He leído que los dentífricos blanqueadores, utilizados durante mucho tiempo, pueden dañar el esmalte dental. ¿Es cierto?

Al igual que la piel, cada persona tiene una tonalidad dental distinta, que puede variar entre blanca, gris, amarilla o incluso negruzca. El origen de esta coloración se encuentra en la propia genética, pero la tonalidad de la dentadura también puede verse alterada muy frecuentemente por el antecedente de la toma de antibióticos como la tetraciclina en el embarazo (ampliamente utilizado en la década de 1960 en España) o por consumir café, té, vino tinto o tabaco de manera reiterada, que son causantes de la progresiva aceleración del proceso natural de oscurecimiento de los dientes.

Los dentífricos blanqueadores han ido proliferando en los últimos años en el mercado. Estas pastas llevan diferentes compuestos (xilitol, sílice, bicarbonato...), los cuales tienen un cierto componente abrasivo o irritante para el esmalte dental.

En cualquier caso, estos dentífricos solo son eficaces contra las manchas adheridas a la superficie del esmalte y a la parte más superficial de la dentina. Contra los demás tipos de suciedad, la que afecta a las capas internas de la dentina y de la pulpa, estas pastas no tienen ninguna eficacia, por lo que se debe recurrir a otro tipo de tratamientos solo aplicables por especialistas.

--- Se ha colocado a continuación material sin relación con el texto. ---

<file path="config.mk">
export PLATFORM = sky130hd
export DESIGN_NAME = pulse_period_meter
export DESIGN_NICKNAME = d
export VERILOG_FILES = /design/src/rtl/pulse_period_meter_pkg.sv /design/src/rtl/pulse_period_meter_edge_sync.sv /design/src/rtl/pulse_period_meter.sv
export SDC_FILE = /design/constraint.sdc
export NUM_CORES = 1
export LEC_CHECK = 0
export CORE_AREA = 2 2 69 71
export CTS_CLUSTER_DIAMETER = 80
export DETAILED_ROUTE_END_ITERATION = 8
export DIE_AREA = 0 0 71 73
export PLACE_DENSITY_LB_ADDON = 0.05
export REMOVE_ABC_BUFFERS = 1
export SLEW_MARGIN = 20
export SYNTH_ARGS = -nofsm -noshare
export SYNTH_HDL_FRONTEND = slang
export SYNTH_SLANG_ARGS = --single-unit
</file>
<file path="constraint.sdc">
create_clock -name clk -period 2.46 [get_ports clk]
set_input_delay 0.492 -clock clk [delete_from_list [all_inputs] [get_ports clk]]
set_output_delay 0.492 -clock clk [all_outputs]
set_load 0.02 [all_outputs]
</file>
<file path="src/rtl/gcd_pkg.sv">
// gcd_pkg: shared state encoding and datapath mode selectors for gcd_stream.
package gcd_pkg;
  typedef enum logic [1:0] {IDLE, CALC, DONE} state_t;
  localparam int MODE_SUB = 0;
  localparam int MODE_BIN = 1;
endpackage

</file>
<file path="src/rtl/gcd_step.sv">
// gcd_step: one combinational GCD iteration, subtractive or binary (Stein).
module gcd_step
  import gcd_pkg::*;
#(
  parameter int WIDTH = 16,
  parameter int MODE  = MODE_SUB
) (
  input  logic [WIDTH-1:0] x,
  input  logic [WIDTH-1:0] y,
  output logic [WIDTH-1:0] nx,
  output logic [WIDTH-1:0] ny,
  output logic             k_inc,
  output logic             eq
);
  localparam bit BIN = (MODE == MODE_BIN);
  logic gt;
  logic [WIDTH-1:0] dxy, dyx;
  assign eq  = (x == y);
  assign gt  = (x > y);
  assign dxy = x - y;
  assign dyx = y - x;
  // Stein priority: halve any even operand first, subtract only when both are odd
  always_comb begin
    k_inc = BIN && !x[0] && !y[0];
    nx    = BIN ? (!x[0] ? x >> 1 : (!y[0] || !gt ? x : dxy)) : (gt ? dxy : x);
    ny    = BIN ? (!y[0] ? y >> 1 : (!x[0] || gt ? y : dyx)) : (gt ? y : dyx);
  end
endmodule

</file>
<file path="src/rtl/gcd_stream.sv">
// gcd_stream: valid/ready GCD engine; IDLE/CALC/DONE FSM around a gcd_step datapath.
module gcd_stream
  import gcd_pkg::*;
#(
  parameter int WIDTH = 16,
  parameter int MODE  = MODE_SUB
) (
  input  logic             clk,
  input  logic             reset_n,
  input  logic             in_valid,
  output logic             in_ready,
  input  logic [WIDTH-1:0] in_a,
  input  logic [WIDTH-1:0] in_b,
  output logic             out_valid,
  input  logic             out_ready,
  output logic [WIDTH-1:0] out_z,
  output logic [WIDTH-1:0] out_iters,
  output logic             out_zero
);
  localparam int KW = $clog2(WIDTH);
  state_t state;
  logic [WIDTH-1:0] x, y, nx, ny, iters;
  logic [KW-1:0] k;
  logic k_inc, eq, accept;
  assign in_ready = reset_n && (state == IDLE || (state == DONE && out_ready));
  assign accept   = in_valid && in_ready;
  gcd_step #(.WIDTH(WIDTH), .MODE(MODE)) u_step (
    .x(x), .y(y), .nx(nx), .ny(ny), .k_inc(k_inc), .eq(eq)
  );
  always_ff @(posedge clk or negedge reset_n) begin
    if (!reset_n) begin
      state     <= IDLE;
      x         <= '0;
      y         <= '0;
      k         <= '0;
      iters     <= '0;
      out_valid <= 1'b0;
      out_z     <= '0;
      out_iters <= '0;
      out_zero  <= 1'b0;
    end else if (accept) begin
      x     <= in_a;
      y     <= in_b;
      k     <= '0;
      iters <= '0;
      // a zero operand makes the other one the answer, so skip CALC entirely
      if (in_a == '0 || in_b == '0) begin
        state     <= DONE;
        out_valid <= 1'b1;
        out_z     <= in_a | in_b;
        out_iters <= '0;
        out_zero  <= (in_a == '0) && (in_b == '0);
      end else begin
        state     <= CALC;
        out_valid <= 1'b0;
      end
    end else begin
      case (state)
        CALC: begin
          if (eq) begin
            state     <= DONE;
            out_valid <= 1'b1;
            out_z     <= x << k;
            out_iters <= iters;
            out_zero  <= 1'b0;
          end else begin
            x     <= nx;
            y     <= ny;
            k     <= k + KW'(k_inc);
            iters <= iters + WIDTH'(!(&iters));
          end
        end
        DONE: begin
          if (out_ready) begin
            state     <= IDLE;
            out_valid <= 1'b0;
          end
        end
        default: ;
      endcase
    end
  end
endmodule

</file>
<file path="config.mk">
export PLATFORM = sky130hd
export DESIGN_NAME = gcd_stream
export DESIGN_NICKNAME = d
export VERILOG_FILES = /design/src/rtl/gcd_pkg.sv /design/src/rtl/gcd_step.sv /design/src/rtl/gcd_stream.sv
export SDC_FILE = /design/constraint.sdc
export NUM_CORES = 1
export LEC_CHECK = 0
export BUFFER_PORTS_ARGS = -buffer_cell sky130_fd_sc_hd__buf_4
export CAP_MARGIN = 20
export CORE_ASPECT_RATIO = 1.2
export CORE_MARGIN = 1.5
export CORE_UTILIZATION = 58
export CTS_CLUSTER_DIAMETER = 40
export DETAILED_ROUTE_END_ITERATION = 7
export GPL_ROUTABILITY_DRIVEN = 0
export PLACE_DENSITY = 0.8
export SETUP_SLACK_MARGIN = 0.5
export SYNTH_ARGS = -nofsm -noshare
export SYNTH_HDL_FRONTEND = slang
export SYNTH_SLANG_ARGS = --single-unit
</file>
<file path="constraint.sdc">
create_clock -name clk -period 6.76 [get_ports clk]
set_clock_uncertainty 0.1 [all_clocks]
set_input_delay 0.676 -clock clk [delete_from_list [all_inputs] [get_ports clk]]
set_output_delay 0.676 -clock clk [all_outputs]
set_load 0.01 [all_outputs]
</file>
===== src/rtl/tdm_demux_4x4_pkg.sv =====
// Shared constants and types for the 4-bank TDM lane demultiplexer.
package demux_pkg;

  localparam int NBANK = 4;

  typedef logic [1:0] bank_idx_t;

  typedef enum logic [1:0] {
    BANK_A = 2'd0,
    BANK_B = 2'd1,
    BANK_C = 2'd2,
    BANK_D = 2'd3
  } bank_e;

  function automatic bank_idx_t next_slot(input bank_idx_t cur);
    return cur + 2'd1;
  endfunction

endpackage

Los dentífricos blanqueadores aclaran los dientes porque eliminan, más eficazmente que los dentífricos clásicos, los depósitos y las manchas que se encuentran en la superficie de los dientes, gracias a agentes abrasivos como el carbonato de calcio, el fosfato dicálcico, el óxido de aluminio o la sílice hidratada.   Es conveniente que realices tu visita anual al odontólogo para que revise el estado de tus dientes y realice una limpieza dental que retire el sarro y las impurezas que se depositan en los dientes. El profesional valorará la continuidad del uso de este tipo de dentífricos y podrá ofrecerte, sin duda, una opción para un blanqueado más eficaz.